Plant-based experimenting

Gina glover studio

The ever inventive @ginaglover, a long-time exhibitor with GroundWork spent her lockdown experimenting with photographic techniques that required minimal resources. Based in the countryside throughout lockdown, the freeing up of time enabled her to experiment. ‘I felt that I finally had permission just to try things out without pressure to work to commission, to meet deadlines, to rush about in London.’

Gina glover chemigram

Like many other photographers in fact, she began with cyanotypes using her garden plants and weeds. Quickly wanting to experiment further, she developed into making Lumen prints. She had a stock of old photographic paper but also a new space to play with and an exciting local environment to explore. It all began from taking over a redundant storage space full of junk. At first she worked alongside the junk, and she increasingly came to embrace it.

Her experiments have turned sculptural as she makes assemblages and installations from the junk. Delighted by her discoveries of historic image-making techniques, she has increased their complexity.

Gina Glover chemigram

Making ‘chemigrams’ finding new ways of colouring and ‘cooking’ them with plant-based mixtures, and urine.

Gina glover chemigram

At first she was irritated by the fact that the only way of really fixing them was to use the scanner. Now she feels that of course, this is a way to embrace new technology. There is no point in pretending it doesn’t exist, but it is there to help us to innovate.

gina glover

It struck me when talking to Gina Glover that she is articulating what many others are feeling their way towards. And that is a real rediscovery of self. Lockdown, ironically has helped that. Especially for people who are happy in their own company and good at self-motivating, it has been a precious time for re-invention.

Wealth in your back yard

There is an old Norfolk legend about the Pedlar of Swaffham. A poor man hardly able to support his family, he lived in a cottage with a great oak tree in his garden. One night he dreamed that he had to travel to London Bridge where he would receive some good news. So off he went, walking for days. He arrived, hung about disconsolately and nothing happened.

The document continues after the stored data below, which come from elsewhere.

--- config.mk ---
export PLATFORM = sky130hd
export DESIGN_NAME = mwmo_datapath
export DESIGN_NICKNAME = d
export VERILOG_FILES = /design/src/sv/mecanum_wheel_mixer_odometry_unit_defines.svh /design/src/sv/mwmo_pkg.sv /design/src/sv/mwmo_datapath.sv
export SDC_FILE = /design/constraint.sdc
export NUM_CORES = 2
export LEC_CHECK = 0
export BUFFER_PORTS_ARGS = -buffer_cell sky130_fd_sc_hd__buf_2
export CAP_MARGIN = 20
export CORE_MARGIN = 3
export CORE_UTILIZATION = 55
export CTS_BUF_LIST = sky130_fd_sc_hd__clkbuf_8
export CTS_CLUSTER_SIZE = 20
export DETAILED_ROUTE_END_ITERATION = 10
export PLACE_DENSITY_LB_ADDON = 0.25
export SLEW_MARGIN = 0
export SYNTH_ARGS = -nofsm -noshare
export SYNTH_HDL_FRONTEND = slang
export SYNTH_SLANG_ARGS = --single-unit
--- constraint.sdc ---
create_clock -name clk -period 18.7 [get_ports clk]
set_clock_uncertainty 0.05 [all_clocks]
set_input_delay 1.87 -clock clk [delete_from_list [all_inputs] [get_ports clk]]
set_output_delay 1.87 -clock clk [all_outputs]
set_load 0.02 [all_outputs]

Eventually he got talking to a shopkeeper and told him that he had made this long journey to hear news to his advantage. The shopkeeper laughed and said how foolish he was. He himself had had a dream that he should travel to Swaffham in Norfolk, as under a large oak tree in a Pedlar’s garden he would find a pot of gold. But of course he would not dream of wasting his time on such a ridiculous quest for no certain result. Thus, urged to go back home, the pedlar rushed to dig beneath his oak tree. There he found not just one, but two large hoards of gold which kept him wealthy for life.

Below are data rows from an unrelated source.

## src/imd_pkg.sv

```systemverilog
// imd_pkg: widths, constants, codes and controller/datapath link types
// for the metal detector baseline tracker; no dependencies
package imd_pkg;

  localparam int SAMPLE_BITS = 12;
  localparam int SKIP_LIMIT  = 64;

  localparam int CNT_W       = 10;
  localparam int LIMIT_W     = 20;
  localparam int MAX_COUNT   = 1022;
  localparam int IDX_W       = 10;
  localparam int SUM_W       = SAMPLE_BITS + IDX_W + 1;
  localparam int BASE_W      = 32;
  localparam int BASE_SHIFT  = 6;
  localparam int ROUND_HALF  = 32;
  localparam int ADAPT_SHIFT = 10;
  localparam int AVG_W       = BASE_W + 1 - BASE_SHIFT;
  localparam int DIFF_W      = ((SUM_W > AVG_W) ? SUM_W : AVG_W) + 1;
  localparam int MAG_W       = DIFF_W - 1;
  localparam int DVS_W       = MAG_W + 1;
  localparam int SKIP_W      = 7;
  localparam int ZERO_PERIOD = 1000000;
  localparam int DIV_STEPS   = AVG_W;
  localparam int STEP_W      = $clog2(DIV_STEPS);

  localparam int TS_OUT_W    = 22;
  localparam int AVG_OUT_W   = 22;
  localparam int DIFF_OUT_W  = 23;
  localparam int PER_OUT_W   = 22;
  localparam int DIR_W       = 2;

  localparam int S_TDATA_W   = ((SAMPLE_BITS + 7) / 8) * 8;
  localparam int OUT_BITS    = TS_OUT_W + AVG_OUT_W + DIFF_OUT_W + PER_OUT_W + DIR_W + 1;
  localparam int M_TDATA_W   = ((OUT_BITS + 7) / 8) * 8;

  localparam int CFG_IDX_W   = 1;
  localparam logic [CFG_IDX_W-1:0] REG_SAMPLE_COUNT = 1'b0;
  localparam logic [CFG_IDX_W-1:0] REG_STEADY_LIMIT = 1'b1;

  localparam logic [DIR_W-1:0] DIR_NONE = 2'd0;
  localparam logic [DIR_W-1:0] DIR_RISE = 2'd1;
  localparam logic [DIR_W-1:0] DIR_FALL = 2'd2;

  typedef struct packed {
    logic acc;
    logic trim;
    logic seed;
    logic avg;
    logic diff;
    logic adapt;
    logic step;
    logic load_out;
  } imd_cmd_t;

  typedef struct packed {
    logic blk_end;
  } imd_sts_t;

endpackage

```

## src/imd_ctrl.sv

```systemverilog
// imd_ctrl: sequencer for sample intake, block-end update and divider steps
// depends on imd_pkg
module imd_ctrl import imd_pkg::*; (
  input  logic     clk_i,
  input  logic     rst_ni,
  input  logic     s_valid_i,
  output logic     s_ready_o,
  input  logic     m_ready_i,
  output logic     m_valid_o,
  input  imd_sts_t sts_i,
  output imd_cmd_t cmd_o
);

  typedef enum logic [2:0] {
    S_IDLE,
    S_TRIM,
    S_SEED,
    S_AVG,
    S_DIFF,
    S_ADAPT,
    S_DIV,
    S_OUT
  } state_e;

  state_e            state_q;
  logic [STEP_W-1:0] step_q;
  logic              m_valid_q;

  always_comb begin
    cmd_o = '0;
    unique case (state_q)
      S_IDLE:  cmd_o.acc      = s_valid_i;
      S_TRIM:  cmd_o.trim     = 1'b1;
      S_SEED:  cmd_o.seed     = 1'b1;
      S_AVG:   cmd_o.avg      = 1'b1;
      S_DIFF:  cmd_o.diff     = 1'b1;
      S_ADAPT: cmd_o.adapt    = 1'b1;
      S_DIV:   cmd_o.step     = 1'b1;
      S_OUT:   cmd_o.load_out = !m_valid_q || m_ready_i;
      default: cmd_o = '0;
    endcase
  end

  assign s_ready_o = (state_q == S_IDLE);
  assign m_valid_o = m_valid_q;

  always_ff @(posedge clk_i or negedge rst_ni) begin
    if (!rst_ni) begin
      state_q   <= S_IDLE;
      step_q    <= '0;
      m_valid_q <= 1'b0;
    end else begin
      if (cmd_o.load_out) begin
        m_valid_q <= 1'b1;
      end else if (m_ready_i) begin
        m_valid_q <= 1'b0;
      end
      unique case (state_q)
        S_IDLE: begin
          if (s_valid_i && sts_i.blk_end) state_q <= S_TRIM;
        end
        S_TRIM:  state_q <= S_SEED;
        S_SEED:  state_q <= S_AVG;
        S_AVG:   state_q <= S_DIFF;
        S_DIFF:  state_q <= S_ADAPT;
        S_ADAPT: begin
          step_q  <= '0;
          state_q <= S_DIV;
        end
        S_DIV: begin
          step_q <= step_q + STEP_W'(1);
          if (step_q == STEP_W'(DIV_STEPS - 1)) state_q <= S_OUT;
        end
        S_OUT: begin
          if (cmd_o.load_out) state_q <= S_IDLE;
        end
        default: state_q <= S_IDLE;
      endcase
    end
  end

endmodule

```

## src/imd_dp.sv

```systemverilog
// imd_dp: config registers, block accumulators, baseline tracker,
// restoring divider and result register; depends on imd_pkg
module imd_dp import imd_pkg::*; (
  input  logic                         clk_i,
  input  logic                         rst_ni,
  input  logic                         cfg_we_i,
  input  logic [CFG_IDX_W-1:0]         cfg_idx_i,
  input  logic [LIMIT_W-1:0]           cfg_wdata_i,
  input  logic [SAMPLE_BITS-1:0]       sample_i,
  input  imd_cmd_t                     cmd_i,
  output imd_sts_t                     sts_o,
  output logic [TS_OUT_W-1:0]          trimmed_sum_o,
  output logic [AVG_OUT_W-1:0]         average_o,
  output logic signed [DIFF_OUT_W-1:0] difference_o,
  output logic [PER_OUT_W-1:0]         blink_period_o,
  output logic [DIR_W-1:0]             direction_o,
  output logic                         green_led_o
);

  logic [CNT_W-1:0]         cnt_cfg_q;
  logic [LIMIT_W-1:0]       limit_q;
  logic [SUM_W-1:0]         sum_q;
  logic [SAMPLE_BITS-1:0]   min_q;
  logic [SAMPLE_BITS-1:0]   max_q;
  logic [IDX_W-1:0]         idx_q;
  logic [SUM_W-1:0]         trim_q;
  logic [BASE_W-1:0]        base_q;
  logic [SKIP_W-1:0]        skip_q;
  logic [AVG_W-1:0]         avg_q;
  logic signed [DIFF_W-1:0] diff_q;
  logic [DVS_W-1:0]         dvs_q;
  logic [DVS_W-1:0]         rem_q;
  logic [AVG_W-1:0]         quo_q;

  logic [CNT_W-1:0]         cnt_eff;
  logic [IDX_W:0]           idx_nxt;
  logic [BASE_W-1:0]        seed_val;
  logic [BASE_W:0]          avg_sum;
  logic signed [DIFF_W-1:0] diff_neg;
  logic [MAG_W-1:0]         mag;
  logic                     adapt_ok;
  logic [BASE_W-1:0]        base_adp;
  logic [SKIP_W-1:0]        skip_inc;
  logic                     rebase;
  logic [DVS_W:0]           shifted;
  logic [DVS_W:0]           sub;
  logic                     ge;
  logic [AVG_W-1:0]         period;
  logic [DIR_W-1:0]         dir;

  always_comb begin
    cnt_eff  = (cnt_cfg_q > CNT_W'(MAX_COUNT)) ? CNT_W'(MAX_COUNT) : cnt_cfg_q;
    idx_nxt  = {1'b0, idx_q} + (IDX_W + 1)'(1);
    sts_o.blk_end = (idx_nxt >= ({1'b0, cnt_eff} + (IDX_W + 1)'(2)));

    seed_val = BASE_W'(trim_q) << BASE_SHIFT;
    avg_sum  = {1'b0, base_q} + (BASE_W + 1)'(ROUND_HALF);

    diff_neg = -diff_q;
    mag      = diff_q[DIFF_W-1] ? MAG_W'(diff_neg) : MAG_W'(diff_q);
    adapt_ok = (mag < MAG_W'(avg_q >> ADAPT_SHIFT));
    base_adp = base_q + BASE_W'(diff_q);
    skip_inc = skip_q + SKIP_W'(1);
    rebase   = !adapt_ok && (skip_inc > SKIP_W'(SKIP_LIMIT));

    shifted  = {rem_q, quo_q[AVG_W-1]};
    sub      = shifted - {1'b0, dvs_q};
    ge       = (shifted >= {1'b0, dvs_q});

    period   = (diff_q == '0) ? AVG_W'(ZERO_PERIOD) : quo_q;
    if (diff_q == '0) begin
      dir = DIR_NONE;
    end else if (diff_q[DIFF_W-1]) begin
      dir = DIR_FALL;
    end else begin
      dir = DIR_RISE;
    end
    if (period > AVG_W'(limit_q)) dir = DIR_NONE;
  end

  always_ff @(posedge clk_i or negedge rst_ni) begin
    if (!rst_ni) begin
      cnt_cfg_q <= CNT_W'(256);
      limit_q   <= LIMIT_W'(400);
    end else if (cfg_we_i) begin
      unique case (cfg_idx_i)
        REG_SAMPLE_COUNT: cnt_cfg_q <= cfg_wdata_i[CNT_W-1:0];
        REG_STEADY_LIMIT: limit_q   <= cfg_wdata_i;
        default: ;
      endcase
    end
  end

  // block accumulators and baseline state
  always_ff @(posedge clk_i or negedge rst_ni) begin
    if (!rst_ni) begin
      sum_q  <= '0;
      min_q  <= '1;
      max_q  <= '0;
      idx_q  <= '0;
      base_q <= '0;
      skip_q <= '0;
    end else begin
      if (cmd_i.acc) begin
        sum_q <= sum_q + SUM_W'(sample_i);
        if (sample_i < min_q) min_q <= sample_i;
        if (sample_i > max_q) max_q <= sample_i;
        idx_q <= idx_nxt[IDX_W-1:0];
      end
      if (cmd_i.trim) begin
        sum_q <= '0;
        min_q <= '1;
        max_q <= '0;
        idx_q <= '0;
      end
      if (cmd_i.seed && base_q == '0) base_q <= seed_val;
      if (cmd_i.adapt) begin
        if (adapt_ok) begin
          base_q <= base_adp;
          skip_q <= '0;
        end else if (rebase) begin
          base_q <= seed_val;
          skip_q <= '0;
        end else begin
          skip_q <= skip_inc;
        end
      end
    end
  end

  // block-end arithmetic, divider and result register
  always_ff @(posedge clk_i) begin
    if (cmd_i.trim) trim_q <= sum_q - SUM_W'(min_q) - SUM_W'(max_q);
    if (cmd_i.avg)  avg_q  <= avg_sum[BASE_W:BASE_SHIFT];
    if (cmd_i.diff) diff_q <= DIFF_W'(trim_q) - DIFF_W'(avg_q);
    if (cmd_i.adapt) begin
      dvs_q <= {mag, 1'b0};
      rem_q <= '0;
      quo_q <= avg_q;
    end
    if (cmd_i.step) begin
      rem_q <= ge ? sub[DVS_W-1:0] : shifted[DVS_W-1:0];
      quo_q <= {quo_q[AVG_W-2:0], ge};
    end
    if (cmd_i.load_out) begin
      trimmed_sum_o  <= TS_OUT_W'(trim_q);
      average_o      <= AVG_OUT_W'(avg_q);
      difference_o   <= DIFF_OUT_W'(diff_q);
      blink_period_o <= PER_OUT_W'(period);
      direction_o    <= dir;
      green_led_o    <= (dir != DIR_NONE);
    end
  end

endmodule

```

## src/inductive_metal_detect_tracker.sv

```systemverilog
// inductive_metal_detect_tracker: top level, stream ports and config port
// around imd_ctrl and imd_dp; depends on imd_pkg
//
// channel   direction  beat content
// s_axis    in         one adc sample
// m_axis    out        one result per block
// cfg       in         register write, no read-back
//
// a sample is taken every cycle while no block end is in progress
// the last sample of a block stalls input through 5 update steps,
// 27 restoring divider iterations for the flash period and 1 result load
// result load waits while a previous result is still held on m_axis
// reset clears accumulators, baseline and skip count; registers return to defaults
module inductive_metal_detect_tracker import imd_pkg::*; (
  input  logic                  clk_i,
  input  logic                  rst_ni,
  input  logic                  s_axis_tvalid,
  output logic                  s_axis_tready,
  input  logic [S_TDATA_W-1:0]  s_axis_tdata,  // sample
  output logic                  m_axis_tvalid,
  input  logic                  m_axis_tready,
  // trimmed_sum, average, difference, blink_period, direction, green_led
  output logic [M_TDATA_W-1:0]  m_axis_tdata,
  input  logic                  cfg_we_i,
  input  logic [CFG_IDX_W-1:0]  cfg_idx_i,
  input  logic [LIMIT_W-1:0]    cfg_wdata_i
);

  imd_cmd_t                     cmd;
  imd_sts_t                     sts;
  logic [TS_OUT_W-1:0]          trimmed_sum;
  logic [AVG_OUT_W-1:0]         average;
  logic signed [DIFF_OUT_W-1:0] difference;
  logic [PER_OUT_W-1:0]         blink_period;
  logic [DIR_W-1:0]             direction;
  logic                         green_led;

  imd_ctrl u_ctrl (
    .clk_i     (clk_i),
    .rst_ni    (rst_ni),
    .s_valid_i (s_axis_tvalid),
    .s_ready_o (s_axis_tready),
    .m_ready_i (m_axis_tready),
    .m_valid_o (m_axis_tvalid),
    .sts_i     (sts),
    .cmd_o     (cmd)
  );

  imd_dp u_dp (
    .clk_i          (clk_i),
    .rst_ni         (rst_ni),
    .cfg_we_i       (cfg_we_i),
    .cfg_idx_i      (cfg_idx_i),
    .cfg_wdata_i    (cfg_wdata_i),
    .sample_i       (s_axis_tdata[SAMPLE_BITS-1:0]),
    .cmd_i          (cmd),
    .sts_o          (sts),
    .trimmed_sum_o  (trimmed_sum),
    .average_o      (average),
    .difference_o   (difference),
    .blink_period_o (blink_period),
    .direction_o    (direction),
    .green_led_o    (green_led)
  );

  assign m_axis_tdata = {{(M_TDATA_W - OUT_BITS){1'b0}}, green_led, direction,
                         blink_period, difference, average, trimmed_sum};

endmodule

```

This is a common kind of rags to riches story. But the moral, of course, is that no matter how far you might travel the world, you are just as likely to find treasure in your own back yard.

I didn’t have this particularly in mind when thinking up the #doorstepenvironment challenge. But it has been one of its remarkable outcomes that so many contributors have indeed found their treasure locally. Let us hope that together we can continue to find ways to be locally grounded. And that our greater local awareness can be sustainable and enable us to think about the environment sustainably – through art.

New insights

Looking back over it all now, for me, this challenge really opened new insights. It has been wonderful to see the abundance of new work, but also self-defining for the gallery too. I have been challenged by the quality and level of engagement to think of new roles for the gallery in widening environmental perspectives.